Show me every line in the listing that has the word "stock".
Exercise material: Begin
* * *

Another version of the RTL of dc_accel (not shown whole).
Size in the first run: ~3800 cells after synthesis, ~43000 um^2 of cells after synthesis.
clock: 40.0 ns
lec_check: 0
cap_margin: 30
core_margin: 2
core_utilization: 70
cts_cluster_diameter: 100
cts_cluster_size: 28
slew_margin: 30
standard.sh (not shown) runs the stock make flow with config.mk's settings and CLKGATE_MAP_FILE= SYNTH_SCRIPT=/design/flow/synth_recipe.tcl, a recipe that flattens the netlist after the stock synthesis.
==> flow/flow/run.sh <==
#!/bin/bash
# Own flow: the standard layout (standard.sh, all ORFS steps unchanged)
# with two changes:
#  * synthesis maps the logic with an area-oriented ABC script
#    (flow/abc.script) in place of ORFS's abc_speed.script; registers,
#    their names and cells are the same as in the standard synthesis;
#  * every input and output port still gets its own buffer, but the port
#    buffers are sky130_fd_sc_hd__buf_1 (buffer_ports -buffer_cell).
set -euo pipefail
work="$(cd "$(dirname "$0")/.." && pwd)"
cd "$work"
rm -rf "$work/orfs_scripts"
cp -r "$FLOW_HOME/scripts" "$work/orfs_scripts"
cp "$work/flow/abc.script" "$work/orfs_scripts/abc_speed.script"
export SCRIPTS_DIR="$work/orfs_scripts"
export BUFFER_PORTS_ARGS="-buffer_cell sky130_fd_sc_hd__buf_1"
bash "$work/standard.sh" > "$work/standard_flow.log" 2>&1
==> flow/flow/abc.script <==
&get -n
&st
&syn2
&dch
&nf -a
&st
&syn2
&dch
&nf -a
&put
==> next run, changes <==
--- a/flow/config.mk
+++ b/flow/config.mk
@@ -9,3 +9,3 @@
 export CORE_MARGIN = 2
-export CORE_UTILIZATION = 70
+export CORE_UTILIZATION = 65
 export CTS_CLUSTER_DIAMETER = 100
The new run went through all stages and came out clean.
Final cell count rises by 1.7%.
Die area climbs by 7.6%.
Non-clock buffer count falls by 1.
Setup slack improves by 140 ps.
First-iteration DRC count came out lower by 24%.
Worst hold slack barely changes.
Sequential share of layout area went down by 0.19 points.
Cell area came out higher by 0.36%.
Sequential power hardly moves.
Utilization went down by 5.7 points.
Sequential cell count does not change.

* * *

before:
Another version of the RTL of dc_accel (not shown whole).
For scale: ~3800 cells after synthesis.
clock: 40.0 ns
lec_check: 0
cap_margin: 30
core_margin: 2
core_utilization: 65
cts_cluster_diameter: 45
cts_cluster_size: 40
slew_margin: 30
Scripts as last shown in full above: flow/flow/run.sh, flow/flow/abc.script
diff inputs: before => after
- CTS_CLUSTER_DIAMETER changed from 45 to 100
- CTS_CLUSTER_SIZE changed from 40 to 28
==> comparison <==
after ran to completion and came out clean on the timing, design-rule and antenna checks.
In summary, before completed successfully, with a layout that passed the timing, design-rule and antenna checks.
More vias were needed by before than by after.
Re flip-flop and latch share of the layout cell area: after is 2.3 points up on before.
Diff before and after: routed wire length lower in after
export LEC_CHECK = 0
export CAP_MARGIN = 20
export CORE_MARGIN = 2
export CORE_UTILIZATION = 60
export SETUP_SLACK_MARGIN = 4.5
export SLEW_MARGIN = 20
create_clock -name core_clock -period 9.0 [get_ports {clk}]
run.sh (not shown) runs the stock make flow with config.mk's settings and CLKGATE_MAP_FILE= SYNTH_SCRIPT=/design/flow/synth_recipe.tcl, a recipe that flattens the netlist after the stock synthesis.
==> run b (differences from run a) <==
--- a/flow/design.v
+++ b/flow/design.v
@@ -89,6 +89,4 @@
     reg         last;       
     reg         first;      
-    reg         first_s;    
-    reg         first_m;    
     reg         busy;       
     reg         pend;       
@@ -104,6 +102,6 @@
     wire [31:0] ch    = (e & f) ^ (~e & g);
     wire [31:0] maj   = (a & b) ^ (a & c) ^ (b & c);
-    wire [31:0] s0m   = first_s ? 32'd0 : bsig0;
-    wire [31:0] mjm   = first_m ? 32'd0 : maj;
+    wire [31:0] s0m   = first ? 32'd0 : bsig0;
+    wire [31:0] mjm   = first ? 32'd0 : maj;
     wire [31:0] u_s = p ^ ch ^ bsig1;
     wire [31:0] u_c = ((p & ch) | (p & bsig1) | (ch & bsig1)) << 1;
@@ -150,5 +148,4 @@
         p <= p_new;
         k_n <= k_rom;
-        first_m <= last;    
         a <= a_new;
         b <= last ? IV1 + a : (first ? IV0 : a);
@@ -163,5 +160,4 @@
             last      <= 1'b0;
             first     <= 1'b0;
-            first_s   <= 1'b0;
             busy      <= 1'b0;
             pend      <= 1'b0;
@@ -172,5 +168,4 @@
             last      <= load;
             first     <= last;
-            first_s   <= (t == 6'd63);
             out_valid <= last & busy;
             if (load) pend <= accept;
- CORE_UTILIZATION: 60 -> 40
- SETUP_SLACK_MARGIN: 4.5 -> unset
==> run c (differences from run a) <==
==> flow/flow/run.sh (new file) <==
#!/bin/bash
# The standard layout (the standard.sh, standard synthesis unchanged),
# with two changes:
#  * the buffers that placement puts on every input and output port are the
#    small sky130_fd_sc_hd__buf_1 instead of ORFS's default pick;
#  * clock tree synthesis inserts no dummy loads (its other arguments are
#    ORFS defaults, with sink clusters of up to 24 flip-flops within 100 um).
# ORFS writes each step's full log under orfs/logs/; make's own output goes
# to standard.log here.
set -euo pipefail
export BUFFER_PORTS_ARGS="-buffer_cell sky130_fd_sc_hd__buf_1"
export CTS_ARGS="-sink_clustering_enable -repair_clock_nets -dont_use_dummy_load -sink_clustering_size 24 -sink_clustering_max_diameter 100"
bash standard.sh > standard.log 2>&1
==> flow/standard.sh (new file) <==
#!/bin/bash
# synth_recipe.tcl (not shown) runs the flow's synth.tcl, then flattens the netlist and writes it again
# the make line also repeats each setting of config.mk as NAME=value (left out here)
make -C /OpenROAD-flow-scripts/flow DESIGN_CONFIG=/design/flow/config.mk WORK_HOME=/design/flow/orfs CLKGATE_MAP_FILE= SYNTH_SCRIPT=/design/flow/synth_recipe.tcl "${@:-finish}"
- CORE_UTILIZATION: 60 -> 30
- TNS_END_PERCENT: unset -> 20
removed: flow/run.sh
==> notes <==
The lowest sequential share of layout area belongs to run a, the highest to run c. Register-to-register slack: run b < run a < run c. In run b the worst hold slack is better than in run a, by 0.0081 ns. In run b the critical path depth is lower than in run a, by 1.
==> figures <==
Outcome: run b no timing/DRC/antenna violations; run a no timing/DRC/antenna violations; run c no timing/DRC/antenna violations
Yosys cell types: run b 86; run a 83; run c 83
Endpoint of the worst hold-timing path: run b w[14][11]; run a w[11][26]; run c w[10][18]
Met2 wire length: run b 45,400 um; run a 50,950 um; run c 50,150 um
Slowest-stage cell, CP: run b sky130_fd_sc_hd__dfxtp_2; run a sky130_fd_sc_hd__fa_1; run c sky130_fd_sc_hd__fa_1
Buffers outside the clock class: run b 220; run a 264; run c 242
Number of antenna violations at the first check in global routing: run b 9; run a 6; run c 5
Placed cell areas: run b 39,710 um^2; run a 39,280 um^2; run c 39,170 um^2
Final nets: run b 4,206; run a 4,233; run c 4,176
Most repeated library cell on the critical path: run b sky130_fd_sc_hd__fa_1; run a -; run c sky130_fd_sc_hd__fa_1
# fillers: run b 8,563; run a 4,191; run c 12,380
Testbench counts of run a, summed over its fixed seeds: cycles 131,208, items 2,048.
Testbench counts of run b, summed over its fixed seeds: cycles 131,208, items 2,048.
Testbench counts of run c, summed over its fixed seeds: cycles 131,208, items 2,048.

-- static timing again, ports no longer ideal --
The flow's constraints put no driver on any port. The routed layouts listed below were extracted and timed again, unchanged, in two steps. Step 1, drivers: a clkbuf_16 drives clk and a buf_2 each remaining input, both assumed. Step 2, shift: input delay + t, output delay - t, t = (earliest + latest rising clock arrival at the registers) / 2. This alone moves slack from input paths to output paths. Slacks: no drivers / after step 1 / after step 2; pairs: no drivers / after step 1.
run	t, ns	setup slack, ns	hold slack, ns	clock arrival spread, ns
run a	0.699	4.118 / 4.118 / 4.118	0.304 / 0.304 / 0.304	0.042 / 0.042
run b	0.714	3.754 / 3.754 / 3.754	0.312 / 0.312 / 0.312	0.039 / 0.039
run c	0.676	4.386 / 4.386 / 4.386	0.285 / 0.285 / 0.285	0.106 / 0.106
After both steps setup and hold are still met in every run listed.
This design comes from an exercise in tuning for small area and a short achievable clock period on the open sky130 flow, not from production work.
Where RTL was checked, it was by simulation tests only, not by an equivalence proof against the original.
Function not checked in run 1: the RTL went through the layout flow alone.

$ cat flow/config.mk
export PLATFORM = sky130hd
export DESIGN_NAME = chk_unit
export DESIGN_NICKNAME = chk_unit
export VERILOG_FILES = /design/flow/design.v
export SDC_FILE = /design/flow/constraint.sdc
export NUM_CORES = 4
export LEC_CHECK = 0
export CAP_MARGIN = 20
export CORE_MARGIN = 2
export CORE_UTILIZATION = 40
export SETUP_SLACK_MARGIN = 2
export SLEW_MARGIN = 20
export DONT_USE_CELLS = sky130_fd_sc_hd__xor3_1 sky130_fd_sc_hd__xor3_2 sky130_fd_sc_hd__xor3_4 sky130_fd_sc_hd__xnor3_1 sky130_fd_sc_hd__xnor3_2 sky130_fd_sc_hd__xnor3_4
export BUFFER_PORTS_ARGS = -buffer_cell sky130_fd_sc_hd__buf_1
$ cat flow/constraint.sdc
create_clock -name core_clock -period 25.0 [get_ports {clk}]
set_input_delay 5.0000 -clock core_clock [delete_from_list [all_inputs] [get_ports {clk}]]
set_output_delay 5.0000 -clock core_clock [all_outputs]
set_load 0.01 [all_outputs]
Exercise material: End
◆ Response box
standard.sh (not shown) runs the stock make flow with config.mk's settings and CLKGATE_MAP_FILE= SYNTH_SCRIPT=/design/flow/synth_recipe.tcl, a recipe that flattens the netlist after the stock synthesis.
run.sh (not shown) runs the stock make flow with config.mk's settings and CLKGATE_MAP_FILE= SYNTH_SCRIPT=/design/flow/synth_recipe.tcl, a recipe that flattens the netlist after the stock synthesis.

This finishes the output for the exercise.